09 · BeveragesBeverages.
Staying hydrated is essential, but many drinks contain hidden FODMAPs. This table will help you choose safe options.
| Low FODMAP | High FODMAP |
|---|---|
| Water | Apple juice |
| Coffee (without regular milk) | Pear juice |
| Black, green, white tea | Mango juice |
| Herbal teas (peppermint, ginger, rooibos) | Drinks with HFCS |
| Orange juice (≤125ml) | Chamomile tea |
| Pineapple juice | Fennel tea |
| Tomato juice | Young coconut water |
| Wine (≤150ml) | Sweet liqueurs |
| Sparkling wine (≤150ml) | Rum and cola |
| Gluten-free beer (≤1 bottle) | Protein shakes with inulin |
| Vodka, gin, white rum | Kombucha (most) |
| Whisky (in moderation) | Cow's milk |
About alcohol: alcohol itself does not contain FODMAPs, but it can irritate the gut and worsen digestive symptoms. During the elimination phase, it is best to limit or avoid it entirely.
10 · ShoppingPractical shopping tips.
Having the food list is only the first step. Here are practical strategies to make shopping easier and avoid common mistakes.
1. Download the Monash University app
The Monash University FODMAP Diet App is the most important tool you can have. It allows you to search any food, see its FODMAP content, know exact safe serving sizes, access certified Low FODMAP recipes and use the traffic-light system to plan complete meals.
2. Learn to read labels
FODMAPs hide in many processed products under technical names. Look out for and avoid: inulin or chicory root, FOS or GOS, HFCS, honey, agave, polyols (sorbitol, mannitol, xylitol, maltitol, isomalt), garlic powder, onion powder, and whey or lactose in processed products.
A useful tip: the shorter the ingredients list, the better. Products with 3-5 simple ingredients are easier to verify.
3. Shop the basics
Avoid processed food aisles and focus on the perimeter of the supermarket: butcher and fishmonger, fresh produce, aged cheeses, lactose-free milk, butter, frozen vegetables without sauces.
4. Batch cooking
Spend 2-3 hours one day a week to prepare staples you can use throughout the week: cooked rice, quinoa or gluten-free pasta, roast chicken, roasted vegetables and homemade Low FODMAP sauces.
5. Keep an emergency kit
Keep long-lasting Low FODMAP foods in your pantry: rice cakes, canned tuna, pre-cooked rice, peanut butter, firm bananas, eggs, aged cheese, lactose-free or almond milk.
6. Look for Monash-certified products
More and more brands are obtaining official Monash University certification.
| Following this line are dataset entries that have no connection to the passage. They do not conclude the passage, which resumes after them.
File: src/rtl/spi_frame_engine.sv
`default_nettype none
// ============================================================================
//  Module   : spi_frame_engine
//  Purpose  : SPI mode-0 slave frame decoder. Captures an 8-bit command, then
//             either a 32-bit write word (cmd[7]=0) or serves a 32-bit read
//             word fetched from the system side (cmd[7]=1).
//  Revision : 1.0  initial release
// ============================================================================
module spi_frame_engine (
   input  logic        clk,
   input  logic        rst_n,
   input  logic        sck,
   input  logic        sdi,
   input  logic        cs,
   output logic        sdo,
   output logic [7:0]  cmd,
   output logic        cmd_valid,
   output logic [6:0]  wr_addr,
   output logic [31:0] wr_data,
   output logic        wr_valid,
   output logic        rd_req,
   input  logic [31:0] rd_data
);

   typedef enum logic [2:0] {
      IDLE      = 3'd0,
      CMD       = 3'd1,
      WRITE     = 3'd2,
      READ_LOAD = 3'd3,
      READ      = 3'd4,
      DONE      = 3'd5
   } state_t;

   state_t      state;
   state_t      state_nxt;
   logic        sck_d;
   logic        armed;
   logic [5:0]  bit_cnt;
   logic [7:0]  cmd_sh;
   logic [31:0] wr_sh;
   logic [31:0] rd_sh;
   logic        sck_rise;
   logic        sck_fall;
   logic        last_cmd_bit;
   logic        last_data_bit;

   // Edges only count while selected; a cs rise on the same cycle wins.
   assign sck_rise      = sck & ~sck_d & ~cs;
   assign sck_fall      = ~sck & sck_d & ~cs;
   assign last_cmd_bit  = sck_rise && (bit_cnt == 6'd7);
   assign last_data_bit = sck_rise && (bit_cnt == 6'd39);

   // Only the read data phase drives the line; every other state holds it low.
   assign sdo = (state == READ) ? rd_sh[31] : 1'b0;

   // Delayed sck copy for edge detection, and the arm flag that requires
   // cs to be seen high after reset before a frame may start.
   always_ff @(posedge clk or negedge rst_n) begin
      if (!rst_n) begin
         sck_d <= 1'b0;
         armed <= 1'b0;
      end else begin
         sck_d <= sck;
         if (cs) armed <= 1'b1;
      end
   end

   // State register.
   always_ff @(posedge clk or negedge rst_n) begin
      if (!rst_n) state <= IDLE;
      else        state <= state_nxt;
   end

   // Next-state logic; deselect returns to IDLE from anywhere.
   always_comb begin
      state_nxt = state;
      if (cs) begin
         state_nxt = IDLE;
      end else begin
         case (state)
            IDLE:      if (armed) state_nxt = CMD;
            CMD:       if (last_cmd_bit) state_nxt = cmd_sh[6] ? READ_LOAD : WRITE;
            WRITE:     if (last_data_bit) state_nxt = DONE;
            // rd_req is high on the first READ_LOAD cycle; rd_data arrives on the next.
            READ_LOAD: if (!rd_req) state_nxt = READ;
            READ:      if (last_data_bit) state_nxt = DONE;
            DONE:      state_nxt = DONE;
            default:   state_nxt = IDLE;
         endcase
      end
   end

   // Shift registers, bit counter, captured outputs and one-cycle strobes.
   always_ff @(posedge clk or negedge rst_n) begin
      if (!rst_n) begin
         bit_cnt   <= 6'd0;
         cmd_sh    <= 8'd0;
         wr_sh     <= 32'd0;
         rd_sh     <= 32'd0;
         cmd       <= 8'd0;
         wr_addr   <= 7'd0;
         wr_data   <= 32'd0;
         cmd_valid <= 1'b0;
         wr_valid  <= 1'b0;
         rd_req    <= 1'b0;
      end else begin
         cmd_valid <= 1'b0;
         wr_valid  <= 1'b0;
         rd_req    <= 1'b0;
         case (state)
            IDLE: begin
               bit_cnt <= 6'd0;
            end
            CMD: begin
               if (sck_rise) begin
                  cmd_sh  <= {cmd_sh[6:0], sdi};
                  bit_cnt <= bit_cnt + 6'd1;
                  if (bit_cnt == 6'd7) begin
                     cmd       <= {cmd_sh[6:0], sdi};
                     cmd_valid <= 1'b1;
                     rd_req    <= cmd_sh[6];
                  end
               end
            end
            WRITE: begin
               if (sck_rise) begin
                  wr_sh   <= {wr_sh[30:0], sdi};
                  bit_cnt <= bit_cnt + 6'd1;
                  if (bit_cnt == 6'd39) begin
                     wr_data  <= {wr_sh[30:0], sdi};
                     wr_addr  <= cmd[6:0];
                     wr_valid <= 1'b1;
                  end
               end
            end
            READ_LOAD: begin
               if (!rd_req) rd_sh <= rd_data;
            end
            READ: begin
               if (sck_rise) bit_cnt <= bit_cnt + 6'd1;
               // The falling edge that follows the last command bit must not
               // shift, otherwise the MSB would never be presented to the host.
               if (sck_fall && (bit_cnt != 6'd8)) rd_sh <= {rd_sh[30:0], 1'b0};
            end
            default: begin
            end
         endcase
      end
   end

endmodule
`default_nettype wire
These products carry the "Monash University Low FODMAP Certified" seal and are completely safe.
7. Plan your meals
Spend 15 minutes each Sunday planning the week's menu. This helps with an accurate shopping list, avoiding impulse purchases of problematic products, ensuring nutritional variety and reducing food waste.